* Exercise details *
Pull out of the data below the stretch of lines bounded by the one containing "nand3b_1 | 7 |" and the one containing "export IMPL_detail_route_vias_per_cell=5.05", both bounds included, unchanged.

*** Records provided Section Begins ***

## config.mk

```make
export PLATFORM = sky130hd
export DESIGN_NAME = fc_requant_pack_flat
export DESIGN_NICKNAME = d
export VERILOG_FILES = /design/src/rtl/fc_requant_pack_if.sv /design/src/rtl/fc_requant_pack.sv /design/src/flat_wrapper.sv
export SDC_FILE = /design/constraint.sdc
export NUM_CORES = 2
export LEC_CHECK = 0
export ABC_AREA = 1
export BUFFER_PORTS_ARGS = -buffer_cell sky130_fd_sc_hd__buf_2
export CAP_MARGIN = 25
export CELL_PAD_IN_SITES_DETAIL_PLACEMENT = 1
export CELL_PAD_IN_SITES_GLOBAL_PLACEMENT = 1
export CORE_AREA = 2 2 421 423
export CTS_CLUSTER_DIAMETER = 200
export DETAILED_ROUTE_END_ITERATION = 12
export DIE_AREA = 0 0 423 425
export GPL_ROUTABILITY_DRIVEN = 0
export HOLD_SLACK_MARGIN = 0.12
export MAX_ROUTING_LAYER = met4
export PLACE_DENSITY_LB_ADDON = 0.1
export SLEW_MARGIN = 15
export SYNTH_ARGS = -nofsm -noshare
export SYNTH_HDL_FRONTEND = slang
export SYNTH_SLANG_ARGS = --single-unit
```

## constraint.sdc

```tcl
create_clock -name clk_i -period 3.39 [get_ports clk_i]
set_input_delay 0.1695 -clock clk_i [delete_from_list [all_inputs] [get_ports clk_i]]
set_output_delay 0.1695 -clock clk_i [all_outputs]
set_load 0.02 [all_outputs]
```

*** Records provided Section Ends ***
*** Records provided Section Begins ***

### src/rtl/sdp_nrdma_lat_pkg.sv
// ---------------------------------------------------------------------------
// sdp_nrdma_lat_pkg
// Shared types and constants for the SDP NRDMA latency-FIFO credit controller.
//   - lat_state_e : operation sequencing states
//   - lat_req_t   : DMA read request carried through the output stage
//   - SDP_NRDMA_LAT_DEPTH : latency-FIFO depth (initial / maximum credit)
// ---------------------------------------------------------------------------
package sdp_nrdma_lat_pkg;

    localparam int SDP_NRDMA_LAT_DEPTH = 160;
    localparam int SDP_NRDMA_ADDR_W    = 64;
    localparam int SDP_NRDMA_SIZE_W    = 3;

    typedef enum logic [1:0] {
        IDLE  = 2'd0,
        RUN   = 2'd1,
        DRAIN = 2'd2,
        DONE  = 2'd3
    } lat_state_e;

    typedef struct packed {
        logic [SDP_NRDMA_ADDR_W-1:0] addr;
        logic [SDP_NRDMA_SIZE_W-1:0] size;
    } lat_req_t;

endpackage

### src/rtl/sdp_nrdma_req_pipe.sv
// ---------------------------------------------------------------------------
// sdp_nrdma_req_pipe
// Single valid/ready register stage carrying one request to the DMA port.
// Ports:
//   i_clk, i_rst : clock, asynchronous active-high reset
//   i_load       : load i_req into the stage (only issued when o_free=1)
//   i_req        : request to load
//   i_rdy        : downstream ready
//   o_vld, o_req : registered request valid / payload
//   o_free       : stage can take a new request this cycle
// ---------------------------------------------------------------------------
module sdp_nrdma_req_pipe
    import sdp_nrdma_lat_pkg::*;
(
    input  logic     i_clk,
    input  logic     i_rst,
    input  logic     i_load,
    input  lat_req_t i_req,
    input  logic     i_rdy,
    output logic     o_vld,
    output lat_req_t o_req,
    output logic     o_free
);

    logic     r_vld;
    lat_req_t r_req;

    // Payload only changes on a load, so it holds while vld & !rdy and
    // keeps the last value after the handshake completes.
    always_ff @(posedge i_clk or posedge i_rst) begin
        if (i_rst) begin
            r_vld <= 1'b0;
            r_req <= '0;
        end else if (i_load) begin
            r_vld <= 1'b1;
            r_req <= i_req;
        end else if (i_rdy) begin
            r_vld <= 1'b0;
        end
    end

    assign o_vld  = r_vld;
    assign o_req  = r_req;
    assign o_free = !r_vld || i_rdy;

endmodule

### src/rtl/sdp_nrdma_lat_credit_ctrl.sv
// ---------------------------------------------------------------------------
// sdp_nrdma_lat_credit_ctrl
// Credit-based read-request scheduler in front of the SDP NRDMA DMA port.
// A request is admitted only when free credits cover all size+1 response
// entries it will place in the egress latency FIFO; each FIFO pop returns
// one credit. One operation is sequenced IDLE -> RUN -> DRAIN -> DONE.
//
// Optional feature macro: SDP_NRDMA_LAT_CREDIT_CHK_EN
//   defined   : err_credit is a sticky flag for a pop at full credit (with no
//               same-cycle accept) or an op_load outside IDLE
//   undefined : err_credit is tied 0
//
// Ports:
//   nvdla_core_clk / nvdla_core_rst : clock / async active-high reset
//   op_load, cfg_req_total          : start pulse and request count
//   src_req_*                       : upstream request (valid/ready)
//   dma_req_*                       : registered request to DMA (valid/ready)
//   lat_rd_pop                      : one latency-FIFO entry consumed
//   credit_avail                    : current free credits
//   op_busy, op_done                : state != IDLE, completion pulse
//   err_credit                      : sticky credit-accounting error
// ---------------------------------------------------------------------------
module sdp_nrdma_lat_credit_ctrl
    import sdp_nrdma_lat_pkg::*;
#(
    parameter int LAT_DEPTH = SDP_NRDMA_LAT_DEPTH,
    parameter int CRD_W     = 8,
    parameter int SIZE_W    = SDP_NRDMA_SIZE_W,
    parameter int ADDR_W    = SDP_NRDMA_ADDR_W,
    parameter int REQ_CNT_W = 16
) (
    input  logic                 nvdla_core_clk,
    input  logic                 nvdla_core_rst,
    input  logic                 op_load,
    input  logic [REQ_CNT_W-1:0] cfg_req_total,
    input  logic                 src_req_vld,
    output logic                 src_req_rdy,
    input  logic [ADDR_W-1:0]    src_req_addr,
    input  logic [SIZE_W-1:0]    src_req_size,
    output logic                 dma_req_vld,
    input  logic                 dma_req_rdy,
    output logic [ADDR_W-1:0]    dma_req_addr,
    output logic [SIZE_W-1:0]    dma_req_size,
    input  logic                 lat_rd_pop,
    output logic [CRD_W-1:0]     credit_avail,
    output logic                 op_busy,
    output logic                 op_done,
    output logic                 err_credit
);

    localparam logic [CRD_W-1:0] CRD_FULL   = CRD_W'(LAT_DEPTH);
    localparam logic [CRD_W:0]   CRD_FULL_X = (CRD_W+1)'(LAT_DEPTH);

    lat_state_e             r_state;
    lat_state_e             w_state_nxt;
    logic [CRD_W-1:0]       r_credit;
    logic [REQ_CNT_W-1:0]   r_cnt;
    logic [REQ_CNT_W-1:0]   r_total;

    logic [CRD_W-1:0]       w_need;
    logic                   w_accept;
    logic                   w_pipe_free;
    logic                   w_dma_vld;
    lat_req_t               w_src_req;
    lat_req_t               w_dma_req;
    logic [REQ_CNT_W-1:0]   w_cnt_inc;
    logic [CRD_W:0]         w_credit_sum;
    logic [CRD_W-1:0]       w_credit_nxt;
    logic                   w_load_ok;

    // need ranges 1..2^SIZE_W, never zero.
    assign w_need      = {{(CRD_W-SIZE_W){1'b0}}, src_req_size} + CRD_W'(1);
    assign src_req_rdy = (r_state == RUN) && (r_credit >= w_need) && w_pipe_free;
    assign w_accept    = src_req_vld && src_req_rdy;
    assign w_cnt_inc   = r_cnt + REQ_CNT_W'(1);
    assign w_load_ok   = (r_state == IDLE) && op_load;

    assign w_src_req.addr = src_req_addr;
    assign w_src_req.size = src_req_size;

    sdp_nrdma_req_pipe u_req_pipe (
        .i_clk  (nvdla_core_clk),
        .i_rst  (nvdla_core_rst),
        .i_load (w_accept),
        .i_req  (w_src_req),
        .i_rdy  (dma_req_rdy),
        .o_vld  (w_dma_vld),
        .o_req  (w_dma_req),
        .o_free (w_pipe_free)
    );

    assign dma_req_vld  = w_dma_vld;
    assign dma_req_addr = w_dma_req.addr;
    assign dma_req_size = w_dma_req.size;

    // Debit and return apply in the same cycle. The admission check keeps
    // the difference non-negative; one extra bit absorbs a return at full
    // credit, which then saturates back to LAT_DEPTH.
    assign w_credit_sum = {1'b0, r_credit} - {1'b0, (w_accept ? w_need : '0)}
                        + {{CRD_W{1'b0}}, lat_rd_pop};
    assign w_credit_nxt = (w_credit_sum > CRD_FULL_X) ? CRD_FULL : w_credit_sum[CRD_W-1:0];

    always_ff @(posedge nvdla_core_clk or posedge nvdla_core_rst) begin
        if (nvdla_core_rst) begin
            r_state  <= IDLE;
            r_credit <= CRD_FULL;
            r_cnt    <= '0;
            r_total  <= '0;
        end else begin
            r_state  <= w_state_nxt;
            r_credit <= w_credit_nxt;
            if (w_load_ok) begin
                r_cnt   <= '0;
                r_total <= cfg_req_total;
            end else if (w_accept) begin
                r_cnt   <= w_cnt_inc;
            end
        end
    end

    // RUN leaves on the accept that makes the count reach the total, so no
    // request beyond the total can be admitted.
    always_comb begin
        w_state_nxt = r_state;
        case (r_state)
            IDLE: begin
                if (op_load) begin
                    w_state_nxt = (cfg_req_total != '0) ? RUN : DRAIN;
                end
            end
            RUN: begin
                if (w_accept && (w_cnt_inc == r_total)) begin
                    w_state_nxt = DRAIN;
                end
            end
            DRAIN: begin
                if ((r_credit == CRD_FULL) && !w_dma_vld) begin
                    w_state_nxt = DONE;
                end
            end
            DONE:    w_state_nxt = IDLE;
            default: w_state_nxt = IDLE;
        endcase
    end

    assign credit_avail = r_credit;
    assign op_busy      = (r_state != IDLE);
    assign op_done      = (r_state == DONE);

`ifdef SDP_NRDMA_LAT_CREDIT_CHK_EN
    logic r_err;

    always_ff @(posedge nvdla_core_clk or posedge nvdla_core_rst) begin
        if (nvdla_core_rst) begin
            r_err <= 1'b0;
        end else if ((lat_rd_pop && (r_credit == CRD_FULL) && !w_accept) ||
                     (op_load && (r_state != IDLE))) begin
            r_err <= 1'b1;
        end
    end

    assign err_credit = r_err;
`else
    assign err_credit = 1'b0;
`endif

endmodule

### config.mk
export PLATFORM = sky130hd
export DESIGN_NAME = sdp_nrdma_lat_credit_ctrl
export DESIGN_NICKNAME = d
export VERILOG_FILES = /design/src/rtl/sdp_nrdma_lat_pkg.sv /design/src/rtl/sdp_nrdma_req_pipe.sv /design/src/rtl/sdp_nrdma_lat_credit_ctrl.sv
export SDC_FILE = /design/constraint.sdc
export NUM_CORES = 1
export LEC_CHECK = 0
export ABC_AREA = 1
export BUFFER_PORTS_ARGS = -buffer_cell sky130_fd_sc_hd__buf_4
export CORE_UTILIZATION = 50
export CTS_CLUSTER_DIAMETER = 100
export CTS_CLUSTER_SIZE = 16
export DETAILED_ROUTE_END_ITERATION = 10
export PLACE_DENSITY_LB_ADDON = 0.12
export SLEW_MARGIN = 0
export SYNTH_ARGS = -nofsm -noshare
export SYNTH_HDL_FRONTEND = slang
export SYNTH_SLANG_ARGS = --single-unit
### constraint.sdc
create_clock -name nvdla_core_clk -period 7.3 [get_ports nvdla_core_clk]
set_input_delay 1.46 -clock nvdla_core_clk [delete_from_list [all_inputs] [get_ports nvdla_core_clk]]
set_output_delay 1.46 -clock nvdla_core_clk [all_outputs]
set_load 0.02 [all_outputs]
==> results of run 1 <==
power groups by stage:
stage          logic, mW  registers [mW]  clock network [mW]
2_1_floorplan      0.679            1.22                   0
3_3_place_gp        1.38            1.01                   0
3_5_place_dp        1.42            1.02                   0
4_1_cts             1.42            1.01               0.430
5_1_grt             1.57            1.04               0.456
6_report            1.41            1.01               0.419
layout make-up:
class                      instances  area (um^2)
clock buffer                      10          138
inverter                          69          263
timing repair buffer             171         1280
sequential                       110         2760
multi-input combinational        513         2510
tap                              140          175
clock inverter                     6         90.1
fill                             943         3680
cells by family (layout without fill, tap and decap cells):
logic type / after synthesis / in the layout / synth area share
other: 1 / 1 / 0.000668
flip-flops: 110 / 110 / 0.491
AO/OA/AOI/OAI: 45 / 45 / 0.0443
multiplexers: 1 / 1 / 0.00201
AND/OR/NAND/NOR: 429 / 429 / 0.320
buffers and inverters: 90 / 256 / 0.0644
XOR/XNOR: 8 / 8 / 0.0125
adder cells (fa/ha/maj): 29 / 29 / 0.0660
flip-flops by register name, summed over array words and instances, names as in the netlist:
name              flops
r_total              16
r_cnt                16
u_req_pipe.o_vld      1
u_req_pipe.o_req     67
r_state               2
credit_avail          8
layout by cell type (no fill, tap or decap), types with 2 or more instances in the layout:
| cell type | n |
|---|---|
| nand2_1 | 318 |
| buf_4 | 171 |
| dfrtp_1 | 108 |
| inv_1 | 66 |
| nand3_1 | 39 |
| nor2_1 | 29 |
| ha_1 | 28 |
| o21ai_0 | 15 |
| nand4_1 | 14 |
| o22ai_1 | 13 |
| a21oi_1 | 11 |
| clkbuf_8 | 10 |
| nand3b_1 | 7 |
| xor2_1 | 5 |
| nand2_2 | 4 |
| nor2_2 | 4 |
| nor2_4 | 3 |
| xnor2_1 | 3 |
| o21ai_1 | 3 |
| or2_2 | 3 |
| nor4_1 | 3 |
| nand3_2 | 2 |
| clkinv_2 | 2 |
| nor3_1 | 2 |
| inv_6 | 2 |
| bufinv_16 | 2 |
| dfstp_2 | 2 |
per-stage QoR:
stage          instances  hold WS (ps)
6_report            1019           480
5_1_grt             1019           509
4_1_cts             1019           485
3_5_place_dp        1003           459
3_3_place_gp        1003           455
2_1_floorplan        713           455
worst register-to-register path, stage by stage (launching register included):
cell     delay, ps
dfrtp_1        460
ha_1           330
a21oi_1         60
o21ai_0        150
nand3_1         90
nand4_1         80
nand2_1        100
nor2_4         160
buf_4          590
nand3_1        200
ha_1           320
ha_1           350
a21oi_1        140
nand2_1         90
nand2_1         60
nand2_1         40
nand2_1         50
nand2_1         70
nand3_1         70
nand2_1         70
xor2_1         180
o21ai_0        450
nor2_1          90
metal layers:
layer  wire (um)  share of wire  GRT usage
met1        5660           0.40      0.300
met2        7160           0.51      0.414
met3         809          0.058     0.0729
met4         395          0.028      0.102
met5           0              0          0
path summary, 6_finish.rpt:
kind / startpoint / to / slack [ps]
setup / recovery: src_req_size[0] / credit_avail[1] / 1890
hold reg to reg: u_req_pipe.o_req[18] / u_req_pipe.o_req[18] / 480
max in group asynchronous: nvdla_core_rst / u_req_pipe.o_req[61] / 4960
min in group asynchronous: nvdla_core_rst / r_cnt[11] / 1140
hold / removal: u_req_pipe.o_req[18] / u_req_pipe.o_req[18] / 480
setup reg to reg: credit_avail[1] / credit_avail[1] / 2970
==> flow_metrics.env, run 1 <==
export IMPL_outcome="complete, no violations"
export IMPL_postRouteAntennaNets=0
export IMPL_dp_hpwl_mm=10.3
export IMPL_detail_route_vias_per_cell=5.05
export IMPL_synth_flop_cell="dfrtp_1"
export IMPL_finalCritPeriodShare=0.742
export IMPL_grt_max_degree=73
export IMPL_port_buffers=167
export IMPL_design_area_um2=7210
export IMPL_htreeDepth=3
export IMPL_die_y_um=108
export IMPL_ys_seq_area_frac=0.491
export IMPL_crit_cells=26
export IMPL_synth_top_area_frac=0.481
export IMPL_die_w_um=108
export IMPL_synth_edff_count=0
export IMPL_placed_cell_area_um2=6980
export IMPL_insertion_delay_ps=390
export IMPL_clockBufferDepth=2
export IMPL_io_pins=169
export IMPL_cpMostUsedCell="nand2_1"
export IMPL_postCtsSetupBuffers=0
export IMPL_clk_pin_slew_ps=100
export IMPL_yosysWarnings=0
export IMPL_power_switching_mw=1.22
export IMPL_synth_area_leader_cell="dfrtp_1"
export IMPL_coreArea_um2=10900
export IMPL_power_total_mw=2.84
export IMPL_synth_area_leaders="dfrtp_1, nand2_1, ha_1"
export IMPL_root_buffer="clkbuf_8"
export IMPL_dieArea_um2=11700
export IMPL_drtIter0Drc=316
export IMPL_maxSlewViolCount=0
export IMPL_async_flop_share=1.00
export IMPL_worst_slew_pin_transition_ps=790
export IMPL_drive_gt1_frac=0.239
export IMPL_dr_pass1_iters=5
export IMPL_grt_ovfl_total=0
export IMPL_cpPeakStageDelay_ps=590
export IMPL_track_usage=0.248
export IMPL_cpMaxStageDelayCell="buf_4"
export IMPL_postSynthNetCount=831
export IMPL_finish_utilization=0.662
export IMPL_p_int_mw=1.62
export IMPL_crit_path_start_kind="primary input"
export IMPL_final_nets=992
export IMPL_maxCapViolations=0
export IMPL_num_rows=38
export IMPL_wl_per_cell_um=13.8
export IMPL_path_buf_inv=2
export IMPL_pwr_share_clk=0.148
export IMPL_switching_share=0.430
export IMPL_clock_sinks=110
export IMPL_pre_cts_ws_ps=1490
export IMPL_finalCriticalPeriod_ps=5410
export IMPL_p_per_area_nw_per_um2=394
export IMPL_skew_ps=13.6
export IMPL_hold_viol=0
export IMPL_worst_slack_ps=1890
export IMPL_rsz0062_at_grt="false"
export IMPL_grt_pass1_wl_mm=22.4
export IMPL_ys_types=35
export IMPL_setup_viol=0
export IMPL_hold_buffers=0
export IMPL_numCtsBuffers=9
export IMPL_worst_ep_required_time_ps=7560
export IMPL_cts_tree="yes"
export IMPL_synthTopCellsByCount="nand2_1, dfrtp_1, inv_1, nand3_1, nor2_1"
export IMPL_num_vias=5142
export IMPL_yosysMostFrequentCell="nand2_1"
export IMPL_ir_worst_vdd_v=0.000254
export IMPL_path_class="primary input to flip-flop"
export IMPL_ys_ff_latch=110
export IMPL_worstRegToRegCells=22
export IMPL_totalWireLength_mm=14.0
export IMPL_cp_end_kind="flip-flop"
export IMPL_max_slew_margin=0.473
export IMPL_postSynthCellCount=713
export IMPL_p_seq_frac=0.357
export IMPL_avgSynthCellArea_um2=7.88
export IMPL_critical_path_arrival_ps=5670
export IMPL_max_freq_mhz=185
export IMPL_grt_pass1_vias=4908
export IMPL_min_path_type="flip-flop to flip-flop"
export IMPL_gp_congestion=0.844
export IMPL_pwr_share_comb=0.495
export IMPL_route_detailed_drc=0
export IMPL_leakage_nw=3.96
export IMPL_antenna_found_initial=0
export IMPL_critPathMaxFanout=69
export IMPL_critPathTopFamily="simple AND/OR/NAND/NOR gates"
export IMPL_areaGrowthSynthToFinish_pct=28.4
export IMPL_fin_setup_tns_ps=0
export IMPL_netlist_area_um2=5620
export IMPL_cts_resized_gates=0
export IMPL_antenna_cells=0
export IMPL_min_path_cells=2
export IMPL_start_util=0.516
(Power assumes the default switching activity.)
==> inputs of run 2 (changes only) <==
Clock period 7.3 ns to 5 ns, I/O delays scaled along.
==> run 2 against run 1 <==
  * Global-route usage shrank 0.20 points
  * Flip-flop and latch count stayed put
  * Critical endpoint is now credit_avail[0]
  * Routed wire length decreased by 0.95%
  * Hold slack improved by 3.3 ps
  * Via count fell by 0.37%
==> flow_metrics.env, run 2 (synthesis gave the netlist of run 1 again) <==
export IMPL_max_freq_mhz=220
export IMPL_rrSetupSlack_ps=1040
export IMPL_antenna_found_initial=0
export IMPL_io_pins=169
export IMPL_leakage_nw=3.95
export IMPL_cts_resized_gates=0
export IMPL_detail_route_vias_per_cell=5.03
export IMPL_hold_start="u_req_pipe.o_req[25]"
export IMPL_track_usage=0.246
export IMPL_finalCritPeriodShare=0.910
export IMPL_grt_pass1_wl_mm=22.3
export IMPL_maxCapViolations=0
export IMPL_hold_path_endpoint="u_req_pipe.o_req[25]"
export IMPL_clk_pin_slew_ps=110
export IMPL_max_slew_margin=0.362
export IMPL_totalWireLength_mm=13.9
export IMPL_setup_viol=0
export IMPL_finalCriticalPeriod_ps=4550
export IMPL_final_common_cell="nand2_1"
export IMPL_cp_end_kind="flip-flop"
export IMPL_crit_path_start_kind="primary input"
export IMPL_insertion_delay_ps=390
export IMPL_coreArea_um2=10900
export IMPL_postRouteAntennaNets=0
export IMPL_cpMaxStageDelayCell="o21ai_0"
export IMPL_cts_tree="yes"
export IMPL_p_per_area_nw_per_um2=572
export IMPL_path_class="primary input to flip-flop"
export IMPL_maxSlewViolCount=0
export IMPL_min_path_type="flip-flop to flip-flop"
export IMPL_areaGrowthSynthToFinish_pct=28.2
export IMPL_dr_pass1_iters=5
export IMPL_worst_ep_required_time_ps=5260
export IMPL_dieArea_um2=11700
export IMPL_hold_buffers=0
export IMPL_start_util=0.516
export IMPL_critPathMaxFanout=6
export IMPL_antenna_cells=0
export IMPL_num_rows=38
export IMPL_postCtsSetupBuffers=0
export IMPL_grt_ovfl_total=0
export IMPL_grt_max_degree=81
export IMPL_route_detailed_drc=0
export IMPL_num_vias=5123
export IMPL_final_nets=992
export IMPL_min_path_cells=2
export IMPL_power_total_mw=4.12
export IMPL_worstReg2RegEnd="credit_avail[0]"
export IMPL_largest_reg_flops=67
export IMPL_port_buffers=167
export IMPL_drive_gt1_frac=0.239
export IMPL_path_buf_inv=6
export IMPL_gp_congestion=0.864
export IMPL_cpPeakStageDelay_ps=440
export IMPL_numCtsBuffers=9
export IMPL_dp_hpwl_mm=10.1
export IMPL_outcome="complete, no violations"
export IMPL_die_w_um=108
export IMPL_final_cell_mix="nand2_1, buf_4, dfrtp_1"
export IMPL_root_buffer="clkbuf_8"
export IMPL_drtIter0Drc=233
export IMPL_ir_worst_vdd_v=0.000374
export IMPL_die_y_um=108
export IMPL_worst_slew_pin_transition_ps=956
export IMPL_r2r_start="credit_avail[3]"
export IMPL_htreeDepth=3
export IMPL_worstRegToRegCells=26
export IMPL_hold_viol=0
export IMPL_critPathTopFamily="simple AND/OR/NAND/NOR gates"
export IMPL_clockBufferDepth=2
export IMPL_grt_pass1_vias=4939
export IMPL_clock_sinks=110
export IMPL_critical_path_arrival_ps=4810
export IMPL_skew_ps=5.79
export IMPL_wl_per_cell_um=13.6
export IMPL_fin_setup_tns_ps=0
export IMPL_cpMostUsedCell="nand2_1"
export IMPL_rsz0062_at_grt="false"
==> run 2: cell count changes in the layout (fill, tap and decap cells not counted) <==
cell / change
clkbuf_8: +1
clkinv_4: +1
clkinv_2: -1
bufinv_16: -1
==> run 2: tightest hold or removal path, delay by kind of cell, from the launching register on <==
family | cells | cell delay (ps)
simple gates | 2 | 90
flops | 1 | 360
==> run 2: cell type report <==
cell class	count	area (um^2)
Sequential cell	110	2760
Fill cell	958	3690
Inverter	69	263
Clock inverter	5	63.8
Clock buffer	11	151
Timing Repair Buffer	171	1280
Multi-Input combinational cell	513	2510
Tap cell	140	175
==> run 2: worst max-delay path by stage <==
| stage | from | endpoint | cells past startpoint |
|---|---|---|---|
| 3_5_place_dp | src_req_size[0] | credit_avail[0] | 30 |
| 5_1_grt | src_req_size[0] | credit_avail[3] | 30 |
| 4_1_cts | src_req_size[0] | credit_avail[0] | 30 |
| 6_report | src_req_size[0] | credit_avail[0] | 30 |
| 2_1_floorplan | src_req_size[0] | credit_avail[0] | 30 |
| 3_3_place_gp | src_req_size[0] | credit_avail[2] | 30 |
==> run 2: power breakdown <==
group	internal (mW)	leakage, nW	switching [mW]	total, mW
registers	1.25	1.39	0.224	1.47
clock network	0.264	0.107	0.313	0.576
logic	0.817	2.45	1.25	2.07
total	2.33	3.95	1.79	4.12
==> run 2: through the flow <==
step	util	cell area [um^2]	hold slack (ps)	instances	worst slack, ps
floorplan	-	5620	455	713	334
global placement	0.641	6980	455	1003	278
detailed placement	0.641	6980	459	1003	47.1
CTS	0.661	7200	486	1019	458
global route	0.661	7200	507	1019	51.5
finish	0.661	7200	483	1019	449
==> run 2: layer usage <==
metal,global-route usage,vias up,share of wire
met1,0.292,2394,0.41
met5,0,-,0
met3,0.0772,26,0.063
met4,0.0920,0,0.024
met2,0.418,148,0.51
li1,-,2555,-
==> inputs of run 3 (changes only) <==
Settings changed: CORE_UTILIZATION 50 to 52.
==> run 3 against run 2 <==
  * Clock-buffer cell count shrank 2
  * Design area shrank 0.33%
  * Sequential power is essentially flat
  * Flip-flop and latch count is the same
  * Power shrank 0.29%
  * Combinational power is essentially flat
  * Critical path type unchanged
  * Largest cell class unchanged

*** Records provided Section Ends ***

* Problem solution *
| nand3b_1 | 7 |
| xor2_1 | 5 |
| nand2_2 | 4 |
| nor2_2 | 4 |
| nor2_4 | 3 |
| xnor2_1 | 3 |
| o21ai_1 | 3 |
| or2_2 | 3 |
| nor4_1 | 3 |
| nand3_2 | 2 |
| clkinv_2 | 2 |
| nor3_1 | 2 |
| inv_6 | 2 |
| bufinv_16 | 2 |
| dfstp_2 | 2 |
per-stage QoR:
stage          instances  hold WS (ps)
6_report            1019           480
5_1_grt             1019           509
4_1_cts             1019           485
3_5_place_dp        1003           459
3_3_place_gp        1003           455
2_1_floorplan        713           455
worst register-to-register path, stage by stage (launching register included):
cell     delay, ps
dfrtp_1        460
ha_1           330
a21oi_1         60
o21ai_0        150
nand3_1         90
nand4_1         80
nand2_1        100
nor2_4         160
buf_4          590
nand3_1        200
ha_1           320
ha_1           350
a21oi_1        140
nand2_1         90
nand2_1         60
nand2_1         40
nand2_1         50
nand2_1         70
nand3_1         70
nand2_1         70
xor2_1         180
o21ai_0        450
nor2_1          90
metal layers:
layer  wire (um)  share of wire  GRT usage
met1        5660           0.40      0.300
met2        7160           0.51      0.414
met3         809          0.058     0.0729
met4         395          0.028      0.102
met5           0              0          0
path summary, 6_finish.rpt:
kind / startpoint / to / slack [ps]
setup / recovery: src_req_size[0] / credit_avail[1] / 1890
hold reg to reg: u_req_pipe.o_req[18] / u_req_pipe.o_req[18] / 480
max in group asynchronous: nvdla_core_rst / u_req_pipe.o_req[61] / 4960
min in group asynchronous: nvdla_core_rst / r_cnt[11] / 1140
hold / removal: u_req_pipe.o_req[18] / u_req_pipe.o_req[18] / 480
setup reg to reg: credit_avail[1] / credit_avail[1] / 2970
==> flow_metrics.env, run 1 <==
export IMPL_outcome="complete, no violations"
export IMPL_postRouteAntennaNets=0
export IMPL_dp_hpwl_mm=10.3
export IMPL_detail_route_vias_per_cell=5.05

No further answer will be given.